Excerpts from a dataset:
================================

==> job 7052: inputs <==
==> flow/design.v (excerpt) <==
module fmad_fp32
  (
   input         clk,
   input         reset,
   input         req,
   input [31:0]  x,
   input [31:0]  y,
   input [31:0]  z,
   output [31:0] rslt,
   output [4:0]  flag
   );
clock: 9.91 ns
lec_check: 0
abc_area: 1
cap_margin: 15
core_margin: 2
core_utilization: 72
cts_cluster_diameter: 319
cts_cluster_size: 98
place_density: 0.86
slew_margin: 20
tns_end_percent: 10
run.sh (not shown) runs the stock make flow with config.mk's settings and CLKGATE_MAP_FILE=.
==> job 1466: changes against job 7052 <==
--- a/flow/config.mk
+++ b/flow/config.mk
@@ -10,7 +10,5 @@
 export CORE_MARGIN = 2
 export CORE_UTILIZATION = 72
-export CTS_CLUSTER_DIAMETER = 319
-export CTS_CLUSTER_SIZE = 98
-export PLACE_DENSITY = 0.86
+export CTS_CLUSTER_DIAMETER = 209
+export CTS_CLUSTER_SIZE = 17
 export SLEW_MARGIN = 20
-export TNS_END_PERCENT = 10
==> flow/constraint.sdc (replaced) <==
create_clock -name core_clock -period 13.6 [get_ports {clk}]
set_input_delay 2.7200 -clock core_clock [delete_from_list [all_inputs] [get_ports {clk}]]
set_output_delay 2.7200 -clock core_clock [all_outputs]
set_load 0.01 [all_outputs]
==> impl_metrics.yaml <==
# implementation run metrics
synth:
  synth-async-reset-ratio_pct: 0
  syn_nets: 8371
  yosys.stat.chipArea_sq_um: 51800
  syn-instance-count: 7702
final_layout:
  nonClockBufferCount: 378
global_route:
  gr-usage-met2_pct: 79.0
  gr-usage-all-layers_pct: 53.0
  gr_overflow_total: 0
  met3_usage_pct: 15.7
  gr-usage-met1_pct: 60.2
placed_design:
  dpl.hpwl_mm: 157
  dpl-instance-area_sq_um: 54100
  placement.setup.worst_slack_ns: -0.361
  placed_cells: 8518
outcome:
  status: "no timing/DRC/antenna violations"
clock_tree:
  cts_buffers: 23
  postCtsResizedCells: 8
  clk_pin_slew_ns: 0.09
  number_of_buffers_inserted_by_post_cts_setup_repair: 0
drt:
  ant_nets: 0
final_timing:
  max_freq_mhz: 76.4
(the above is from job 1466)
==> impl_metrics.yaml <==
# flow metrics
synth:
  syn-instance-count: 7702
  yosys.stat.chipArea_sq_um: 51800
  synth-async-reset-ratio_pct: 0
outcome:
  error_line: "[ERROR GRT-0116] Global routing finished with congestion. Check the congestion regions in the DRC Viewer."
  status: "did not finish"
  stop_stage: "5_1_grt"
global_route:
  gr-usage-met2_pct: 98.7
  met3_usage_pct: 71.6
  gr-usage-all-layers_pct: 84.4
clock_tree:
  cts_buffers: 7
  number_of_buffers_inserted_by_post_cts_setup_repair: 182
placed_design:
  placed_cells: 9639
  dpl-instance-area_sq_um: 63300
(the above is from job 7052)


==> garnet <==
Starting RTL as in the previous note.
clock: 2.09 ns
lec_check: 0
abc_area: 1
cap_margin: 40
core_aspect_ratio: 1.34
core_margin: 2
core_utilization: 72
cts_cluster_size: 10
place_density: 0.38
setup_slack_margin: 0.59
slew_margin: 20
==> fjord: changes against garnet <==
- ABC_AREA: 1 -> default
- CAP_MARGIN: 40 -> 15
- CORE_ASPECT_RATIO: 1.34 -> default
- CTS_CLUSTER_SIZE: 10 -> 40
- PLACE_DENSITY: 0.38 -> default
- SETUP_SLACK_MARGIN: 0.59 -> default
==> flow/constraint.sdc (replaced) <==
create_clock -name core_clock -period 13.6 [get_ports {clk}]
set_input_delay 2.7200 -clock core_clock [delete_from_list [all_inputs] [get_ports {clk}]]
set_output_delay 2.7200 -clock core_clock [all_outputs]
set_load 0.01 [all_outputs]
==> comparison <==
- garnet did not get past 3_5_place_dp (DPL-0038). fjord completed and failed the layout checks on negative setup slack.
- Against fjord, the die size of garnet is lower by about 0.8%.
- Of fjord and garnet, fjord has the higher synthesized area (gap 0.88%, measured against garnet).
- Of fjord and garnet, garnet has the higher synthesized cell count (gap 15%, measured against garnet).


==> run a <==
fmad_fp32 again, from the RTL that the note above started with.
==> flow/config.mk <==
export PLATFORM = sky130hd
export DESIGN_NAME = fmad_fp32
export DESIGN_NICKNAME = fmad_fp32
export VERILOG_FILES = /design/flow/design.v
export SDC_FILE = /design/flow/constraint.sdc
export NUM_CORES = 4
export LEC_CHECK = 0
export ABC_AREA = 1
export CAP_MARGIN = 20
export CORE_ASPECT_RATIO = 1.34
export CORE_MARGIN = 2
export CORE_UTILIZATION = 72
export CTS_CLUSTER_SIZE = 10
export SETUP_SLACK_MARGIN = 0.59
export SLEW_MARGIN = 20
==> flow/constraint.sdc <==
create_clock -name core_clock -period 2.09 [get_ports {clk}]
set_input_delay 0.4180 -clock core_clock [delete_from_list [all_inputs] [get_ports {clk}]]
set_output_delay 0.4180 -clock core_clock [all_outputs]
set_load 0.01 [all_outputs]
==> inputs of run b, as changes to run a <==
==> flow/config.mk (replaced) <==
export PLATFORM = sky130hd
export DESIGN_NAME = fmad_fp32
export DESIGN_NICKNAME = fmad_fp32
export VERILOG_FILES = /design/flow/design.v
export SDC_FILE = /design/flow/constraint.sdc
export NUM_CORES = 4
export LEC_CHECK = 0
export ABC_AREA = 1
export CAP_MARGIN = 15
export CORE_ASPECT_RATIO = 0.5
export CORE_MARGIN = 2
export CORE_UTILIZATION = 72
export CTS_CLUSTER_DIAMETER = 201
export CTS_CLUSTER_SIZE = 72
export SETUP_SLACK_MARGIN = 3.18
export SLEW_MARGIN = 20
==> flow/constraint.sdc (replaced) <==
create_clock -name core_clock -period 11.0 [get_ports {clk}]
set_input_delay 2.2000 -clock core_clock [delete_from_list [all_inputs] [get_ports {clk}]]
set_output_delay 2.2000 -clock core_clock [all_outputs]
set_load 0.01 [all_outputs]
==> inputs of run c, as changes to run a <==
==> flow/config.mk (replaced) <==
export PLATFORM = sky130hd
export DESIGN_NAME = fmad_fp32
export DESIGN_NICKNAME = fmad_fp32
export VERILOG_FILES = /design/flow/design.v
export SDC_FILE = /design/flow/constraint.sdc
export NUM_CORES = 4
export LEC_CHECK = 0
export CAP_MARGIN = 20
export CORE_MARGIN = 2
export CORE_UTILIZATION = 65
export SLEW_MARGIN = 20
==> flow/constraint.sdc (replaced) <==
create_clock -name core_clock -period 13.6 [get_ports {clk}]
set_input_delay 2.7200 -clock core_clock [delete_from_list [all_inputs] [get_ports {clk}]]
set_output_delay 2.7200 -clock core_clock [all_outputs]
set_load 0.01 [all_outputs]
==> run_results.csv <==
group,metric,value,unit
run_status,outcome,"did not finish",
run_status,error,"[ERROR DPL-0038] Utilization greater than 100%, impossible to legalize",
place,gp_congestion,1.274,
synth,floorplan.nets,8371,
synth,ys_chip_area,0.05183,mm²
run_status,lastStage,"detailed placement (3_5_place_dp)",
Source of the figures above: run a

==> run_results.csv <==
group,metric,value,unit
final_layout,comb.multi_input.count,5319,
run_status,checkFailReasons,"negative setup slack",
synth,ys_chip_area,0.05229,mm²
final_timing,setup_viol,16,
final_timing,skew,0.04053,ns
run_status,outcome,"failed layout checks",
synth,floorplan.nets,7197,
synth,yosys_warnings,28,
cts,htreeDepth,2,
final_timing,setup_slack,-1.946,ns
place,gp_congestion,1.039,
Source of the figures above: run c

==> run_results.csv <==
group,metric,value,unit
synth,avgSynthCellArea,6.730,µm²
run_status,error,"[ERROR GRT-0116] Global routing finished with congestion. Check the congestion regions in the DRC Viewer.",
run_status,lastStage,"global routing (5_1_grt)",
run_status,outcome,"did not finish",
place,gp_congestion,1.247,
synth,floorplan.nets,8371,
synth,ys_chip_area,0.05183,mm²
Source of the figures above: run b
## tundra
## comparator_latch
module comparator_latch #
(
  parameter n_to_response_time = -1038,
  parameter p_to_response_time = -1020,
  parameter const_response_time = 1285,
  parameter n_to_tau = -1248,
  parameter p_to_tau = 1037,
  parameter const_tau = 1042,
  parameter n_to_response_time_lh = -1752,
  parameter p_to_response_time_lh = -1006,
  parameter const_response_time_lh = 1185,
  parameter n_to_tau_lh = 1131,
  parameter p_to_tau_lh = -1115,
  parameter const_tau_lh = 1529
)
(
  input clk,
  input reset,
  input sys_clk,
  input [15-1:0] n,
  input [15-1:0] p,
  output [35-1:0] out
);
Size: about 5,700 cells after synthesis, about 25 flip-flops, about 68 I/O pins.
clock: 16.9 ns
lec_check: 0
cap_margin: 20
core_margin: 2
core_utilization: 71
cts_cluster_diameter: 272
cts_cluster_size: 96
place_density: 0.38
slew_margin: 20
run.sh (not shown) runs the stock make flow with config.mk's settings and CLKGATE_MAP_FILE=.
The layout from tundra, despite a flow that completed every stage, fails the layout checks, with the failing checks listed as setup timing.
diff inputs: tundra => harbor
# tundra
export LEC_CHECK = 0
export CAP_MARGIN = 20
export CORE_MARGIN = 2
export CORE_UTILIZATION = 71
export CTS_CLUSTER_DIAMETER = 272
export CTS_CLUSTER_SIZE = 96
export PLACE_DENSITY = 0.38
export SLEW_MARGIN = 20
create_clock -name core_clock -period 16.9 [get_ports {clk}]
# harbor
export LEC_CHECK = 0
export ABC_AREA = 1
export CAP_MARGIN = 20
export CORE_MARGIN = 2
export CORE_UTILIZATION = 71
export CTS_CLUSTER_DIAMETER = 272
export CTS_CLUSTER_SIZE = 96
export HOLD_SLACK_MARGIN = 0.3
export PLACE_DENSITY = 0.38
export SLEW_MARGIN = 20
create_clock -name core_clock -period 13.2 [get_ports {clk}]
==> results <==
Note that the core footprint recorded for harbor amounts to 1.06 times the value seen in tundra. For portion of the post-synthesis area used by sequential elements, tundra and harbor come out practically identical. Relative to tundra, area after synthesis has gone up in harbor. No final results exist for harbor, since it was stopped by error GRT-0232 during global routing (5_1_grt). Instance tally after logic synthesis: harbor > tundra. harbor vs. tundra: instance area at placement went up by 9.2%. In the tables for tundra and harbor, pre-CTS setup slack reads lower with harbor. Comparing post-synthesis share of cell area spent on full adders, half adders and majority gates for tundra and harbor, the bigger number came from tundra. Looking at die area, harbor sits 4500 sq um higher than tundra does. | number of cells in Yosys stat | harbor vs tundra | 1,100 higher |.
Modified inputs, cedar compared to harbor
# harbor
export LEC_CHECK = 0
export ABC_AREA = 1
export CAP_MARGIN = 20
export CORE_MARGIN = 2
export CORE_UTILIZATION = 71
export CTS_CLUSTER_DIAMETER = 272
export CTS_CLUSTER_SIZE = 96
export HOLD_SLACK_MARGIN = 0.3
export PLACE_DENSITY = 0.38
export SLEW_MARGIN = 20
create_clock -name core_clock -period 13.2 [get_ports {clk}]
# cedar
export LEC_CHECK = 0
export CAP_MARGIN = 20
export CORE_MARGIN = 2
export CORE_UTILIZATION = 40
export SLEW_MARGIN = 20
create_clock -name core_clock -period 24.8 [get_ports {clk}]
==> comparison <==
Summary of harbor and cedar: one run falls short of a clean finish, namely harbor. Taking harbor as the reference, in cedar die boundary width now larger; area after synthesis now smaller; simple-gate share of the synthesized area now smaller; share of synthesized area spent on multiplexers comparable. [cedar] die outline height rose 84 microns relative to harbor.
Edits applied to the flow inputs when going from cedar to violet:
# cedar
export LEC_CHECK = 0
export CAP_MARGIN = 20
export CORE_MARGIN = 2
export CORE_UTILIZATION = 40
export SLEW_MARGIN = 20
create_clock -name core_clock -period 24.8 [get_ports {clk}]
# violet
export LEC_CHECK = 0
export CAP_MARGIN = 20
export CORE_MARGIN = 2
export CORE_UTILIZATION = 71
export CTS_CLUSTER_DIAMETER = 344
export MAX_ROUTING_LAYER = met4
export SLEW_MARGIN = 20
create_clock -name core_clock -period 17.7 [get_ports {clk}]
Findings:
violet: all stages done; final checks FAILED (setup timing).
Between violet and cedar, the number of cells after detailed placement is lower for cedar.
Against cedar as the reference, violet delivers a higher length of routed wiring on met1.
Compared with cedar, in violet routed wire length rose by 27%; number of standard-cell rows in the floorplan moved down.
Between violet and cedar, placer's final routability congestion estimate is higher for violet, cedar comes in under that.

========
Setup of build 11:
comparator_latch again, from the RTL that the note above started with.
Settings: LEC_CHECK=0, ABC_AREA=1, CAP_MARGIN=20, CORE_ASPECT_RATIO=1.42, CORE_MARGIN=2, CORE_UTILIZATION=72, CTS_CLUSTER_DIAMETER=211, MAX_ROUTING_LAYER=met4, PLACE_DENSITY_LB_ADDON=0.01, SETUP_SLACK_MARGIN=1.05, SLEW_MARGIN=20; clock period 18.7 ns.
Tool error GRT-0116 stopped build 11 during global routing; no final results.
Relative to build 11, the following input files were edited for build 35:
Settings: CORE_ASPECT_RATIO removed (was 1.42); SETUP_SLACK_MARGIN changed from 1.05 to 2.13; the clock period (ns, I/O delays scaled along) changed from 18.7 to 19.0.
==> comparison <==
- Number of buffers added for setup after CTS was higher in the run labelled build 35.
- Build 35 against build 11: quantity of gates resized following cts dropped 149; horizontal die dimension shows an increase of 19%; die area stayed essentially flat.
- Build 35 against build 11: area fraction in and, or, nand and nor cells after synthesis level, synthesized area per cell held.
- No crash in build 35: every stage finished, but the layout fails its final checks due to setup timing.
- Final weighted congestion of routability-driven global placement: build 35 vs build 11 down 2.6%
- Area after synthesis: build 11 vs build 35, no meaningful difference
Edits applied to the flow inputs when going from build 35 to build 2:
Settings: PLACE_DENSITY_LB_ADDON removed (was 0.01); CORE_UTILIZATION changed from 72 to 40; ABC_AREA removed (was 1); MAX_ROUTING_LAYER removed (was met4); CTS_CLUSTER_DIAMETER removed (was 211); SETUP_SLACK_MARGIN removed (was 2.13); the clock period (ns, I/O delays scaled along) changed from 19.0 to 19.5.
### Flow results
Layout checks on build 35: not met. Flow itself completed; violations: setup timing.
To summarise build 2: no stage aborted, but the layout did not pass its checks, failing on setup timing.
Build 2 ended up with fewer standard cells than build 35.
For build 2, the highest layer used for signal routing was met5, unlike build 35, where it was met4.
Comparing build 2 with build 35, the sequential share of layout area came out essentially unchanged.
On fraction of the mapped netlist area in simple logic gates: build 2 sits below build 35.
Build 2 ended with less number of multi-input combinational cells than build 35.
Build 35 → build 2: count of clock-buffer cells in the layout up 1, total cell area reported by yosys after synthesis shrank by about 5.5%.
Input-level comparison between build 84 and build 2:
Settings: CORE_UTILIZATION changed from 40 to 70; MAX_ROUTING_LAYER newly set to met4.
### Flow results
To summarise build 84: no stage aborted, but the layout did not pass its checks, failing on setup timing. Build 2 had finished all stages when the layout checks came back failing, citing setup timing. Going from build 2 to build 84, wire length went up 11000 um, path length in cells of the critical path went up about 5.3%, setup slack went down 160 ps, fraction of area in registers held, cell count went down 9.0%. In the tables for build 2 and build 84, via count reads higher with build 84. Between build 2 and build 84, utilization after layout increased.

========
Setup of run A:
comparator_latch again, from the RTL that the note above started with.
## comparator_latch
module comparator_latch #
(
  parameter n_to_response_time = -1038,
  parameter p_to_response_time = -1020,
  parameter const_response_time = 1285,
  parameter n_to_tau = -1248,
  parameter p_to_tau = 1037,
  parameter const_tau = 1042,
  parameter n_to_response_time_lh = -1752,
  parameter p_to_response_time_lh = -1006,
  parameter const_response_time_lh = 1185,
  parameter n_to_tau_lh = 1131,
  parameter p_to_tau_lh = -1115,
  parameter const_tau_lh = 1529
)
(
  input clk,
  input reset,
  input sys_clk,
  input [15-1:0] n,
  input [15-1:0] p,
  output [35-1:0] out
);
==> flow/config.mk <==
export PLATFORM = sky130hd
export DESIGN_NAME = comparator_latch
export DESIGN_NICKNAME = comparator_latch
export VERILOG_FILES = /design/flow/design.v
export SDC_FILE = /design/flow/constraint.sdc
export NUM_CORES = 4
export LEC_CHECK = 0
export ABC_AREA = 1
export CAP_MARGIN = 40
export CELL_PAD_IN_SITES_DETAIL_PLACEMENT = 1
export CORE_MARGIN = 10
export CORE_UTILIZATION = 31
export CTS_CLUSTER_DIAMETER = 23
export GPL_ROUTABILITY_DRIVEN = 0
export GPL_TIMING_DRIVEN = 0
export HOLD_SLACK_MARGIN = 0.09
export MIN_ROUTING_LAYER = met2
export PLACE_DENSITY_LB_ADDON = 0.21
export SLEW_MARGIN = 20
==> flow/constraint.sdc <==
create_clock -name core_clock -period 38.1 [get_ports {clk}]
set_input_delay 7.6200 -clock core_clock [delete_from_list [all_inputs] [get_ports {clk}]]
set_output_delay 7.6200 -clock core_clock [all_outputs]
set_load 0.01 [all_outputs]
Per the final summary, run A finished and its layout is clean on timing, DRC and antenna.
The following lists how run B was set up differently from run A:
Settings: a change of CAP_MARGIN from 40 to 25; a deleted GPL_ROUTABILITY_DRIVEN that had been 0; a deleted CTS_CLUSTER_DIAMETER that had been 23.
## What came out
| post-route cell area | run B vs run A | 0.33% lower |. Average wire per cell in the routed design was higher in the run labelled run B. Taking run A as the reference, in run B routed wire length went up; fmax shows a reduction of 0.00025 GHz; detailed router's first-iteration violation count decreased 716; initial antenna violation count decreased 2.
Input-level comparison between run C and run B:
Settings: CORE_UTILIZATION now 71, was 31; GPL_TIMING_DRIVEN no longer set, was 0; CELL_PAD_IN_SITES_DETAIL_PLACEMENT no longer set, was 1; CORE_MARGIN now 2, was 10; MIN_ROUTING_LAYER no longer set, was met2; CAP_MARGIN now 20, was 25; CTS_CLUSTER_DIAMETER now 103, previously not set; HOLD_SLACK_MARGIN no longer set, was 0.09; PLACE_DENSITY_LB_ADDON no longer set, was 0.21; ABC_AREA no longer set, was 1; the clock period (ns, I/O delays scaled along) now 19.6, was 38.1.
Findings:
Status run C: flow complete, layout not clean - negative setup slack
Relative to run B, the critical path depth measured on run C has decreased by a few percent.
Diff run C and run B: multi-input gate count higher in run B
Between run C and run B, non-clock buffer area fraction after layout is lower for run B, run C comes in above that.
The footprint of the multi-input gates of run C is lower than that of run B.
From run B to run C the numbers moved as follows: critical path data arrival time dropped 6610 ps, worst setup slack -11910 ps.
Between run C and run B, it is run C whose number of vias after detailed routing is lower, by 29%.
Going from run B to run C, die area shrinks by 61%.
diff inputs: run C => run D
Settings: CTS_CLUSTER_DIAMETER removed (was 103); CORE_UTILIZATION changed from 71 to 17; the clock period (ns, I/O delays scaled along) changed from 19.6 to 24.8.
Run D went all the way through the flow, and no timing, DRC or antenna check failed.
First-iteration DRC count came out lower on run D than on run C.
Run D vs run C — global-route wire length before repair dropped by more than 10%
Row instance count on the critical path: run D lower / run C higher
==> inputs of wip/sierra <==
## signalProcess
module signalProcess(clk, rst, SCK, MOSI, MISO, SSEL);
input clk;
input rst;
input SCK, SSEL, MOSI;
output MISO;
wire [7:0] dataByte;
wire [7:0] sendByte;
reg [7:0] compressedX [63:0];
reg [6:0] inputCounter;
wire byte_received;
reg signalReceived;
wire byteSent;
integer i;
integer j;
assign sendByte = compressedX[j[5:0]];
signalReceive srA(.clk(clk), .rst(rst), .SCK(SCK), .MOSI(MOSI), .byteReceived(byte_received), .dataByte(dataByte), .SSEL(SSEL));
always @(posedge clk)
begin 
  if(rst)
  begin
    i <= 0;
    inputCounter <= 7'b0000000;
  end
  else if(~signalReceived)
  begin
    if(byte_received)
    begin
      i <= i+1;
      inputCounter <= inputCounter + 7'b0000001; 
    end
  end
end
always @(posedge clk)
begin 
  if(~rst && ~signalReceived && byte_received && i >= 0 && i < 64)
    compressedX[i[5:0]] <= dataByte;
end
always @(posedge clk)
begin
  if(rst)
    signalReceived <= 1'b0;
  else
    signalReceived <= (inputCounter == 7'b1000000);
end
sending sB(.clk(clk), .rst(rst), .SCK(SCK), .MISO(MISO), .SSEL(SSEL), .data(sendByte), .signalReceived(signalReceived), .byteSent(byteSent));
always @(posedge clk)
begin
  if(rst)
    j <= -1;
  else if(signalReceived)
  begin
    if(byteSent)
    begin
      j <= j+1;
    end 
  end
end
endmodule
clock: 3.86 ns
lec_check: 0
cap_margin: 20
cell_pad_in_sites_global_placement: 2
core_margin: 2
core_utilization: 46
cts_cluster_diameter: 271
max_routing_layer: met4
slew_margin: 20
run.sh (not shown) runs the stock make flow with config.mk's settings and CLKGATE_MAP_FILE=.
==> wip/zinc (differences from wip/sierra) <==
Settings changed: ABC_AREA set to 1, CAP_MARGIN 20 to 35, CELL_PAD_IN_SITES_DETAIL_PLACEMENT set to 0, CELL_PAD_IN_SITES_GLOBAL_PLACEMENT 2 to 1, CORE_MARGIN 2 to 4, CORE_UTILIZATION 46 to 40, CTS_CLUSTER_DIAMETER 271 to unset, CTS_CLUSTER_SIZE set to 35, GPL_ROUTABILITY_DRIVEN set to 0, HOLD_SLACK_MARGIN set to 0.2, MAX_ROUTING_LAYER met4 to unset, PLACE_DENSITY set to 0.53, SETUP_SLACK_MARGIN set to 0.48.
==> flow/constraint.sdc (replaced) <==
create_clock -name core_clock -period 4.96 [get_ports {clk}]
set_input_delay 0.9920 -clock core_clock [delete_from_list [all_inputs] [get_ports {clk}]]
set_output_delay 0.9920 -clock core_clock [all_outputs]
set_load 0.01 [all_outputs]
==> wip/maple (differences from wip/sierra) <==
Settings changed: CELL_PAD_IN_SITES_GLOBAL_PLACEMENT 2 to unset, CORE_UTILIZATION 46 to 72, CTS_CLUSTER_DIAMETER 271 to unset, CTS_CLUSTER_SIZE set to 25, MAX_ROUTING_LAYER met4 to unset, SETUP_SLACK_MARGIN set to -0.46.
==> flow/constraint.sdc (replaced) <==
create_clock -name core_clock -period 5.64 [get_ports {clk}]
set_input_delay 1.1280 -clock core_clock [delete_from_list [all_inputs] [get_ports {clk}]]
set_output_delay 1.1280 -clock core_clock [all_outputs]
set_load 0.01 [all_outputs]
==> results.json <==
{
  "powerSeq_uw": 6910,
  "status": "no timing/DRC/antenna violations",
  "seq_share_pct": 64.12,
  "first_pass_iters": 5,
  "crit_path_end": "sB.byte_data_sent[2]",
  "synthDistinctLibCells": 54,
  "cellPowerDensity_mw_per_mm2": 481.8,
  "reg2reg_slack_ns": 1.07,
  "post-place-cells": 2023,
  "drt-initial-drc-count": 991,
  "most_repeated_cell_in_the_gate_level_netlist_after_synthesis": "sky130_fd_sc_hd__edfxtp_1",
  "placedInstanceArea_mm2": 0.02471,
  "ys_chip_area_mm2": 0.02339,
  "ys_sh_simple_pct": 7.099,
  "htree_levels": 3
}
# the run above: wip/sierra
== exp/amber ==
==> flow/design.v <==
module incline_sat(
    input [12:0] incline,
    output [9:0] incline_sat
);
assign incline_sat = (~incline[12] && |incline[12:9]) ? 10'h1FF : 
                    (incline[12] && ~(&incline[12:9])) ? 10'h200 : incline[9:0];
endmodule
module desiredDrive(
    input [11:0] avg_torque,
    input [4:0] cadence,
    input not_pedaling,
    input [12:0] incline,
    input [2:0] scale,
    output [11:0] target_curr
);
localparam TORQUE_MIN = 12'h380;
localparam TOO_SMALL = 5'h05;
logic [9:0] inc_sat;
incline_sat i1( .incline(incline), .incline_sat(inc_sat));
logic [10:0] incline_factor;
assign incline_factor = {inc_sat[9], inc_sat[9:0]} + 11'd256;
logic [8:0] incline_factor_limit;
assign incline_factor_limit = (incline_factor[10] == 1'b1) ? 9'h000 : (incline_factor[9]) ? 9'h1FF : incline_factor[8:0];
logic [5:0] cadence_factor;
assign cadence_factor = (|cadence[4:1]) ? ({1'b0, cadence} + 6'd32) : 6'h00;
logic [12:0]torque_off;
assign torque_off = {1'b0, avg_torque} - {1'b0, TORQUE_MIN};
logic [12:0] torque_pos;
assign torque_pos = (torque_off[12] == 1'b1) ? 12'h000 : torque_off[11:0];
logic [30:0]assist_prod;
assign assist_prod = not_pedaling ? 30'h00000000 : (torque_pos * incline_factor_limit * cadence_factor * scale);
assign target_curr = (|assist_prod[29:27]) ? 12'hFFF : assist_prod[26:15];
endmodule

================================

(ASSIGNED TASK): Gather from the records above every line containing the string "byteSent".

(SOLUTION TO THIS PROBLEM):
wire byteSent;
sending sB(.clk(clk), .rst(rst), .SCK(SCK), .MISO(MISO), .SSEL(SSEL), .data(sendByte), .signalReceived(signalReceived), .byteSent(byteSent));
    if(byteSent)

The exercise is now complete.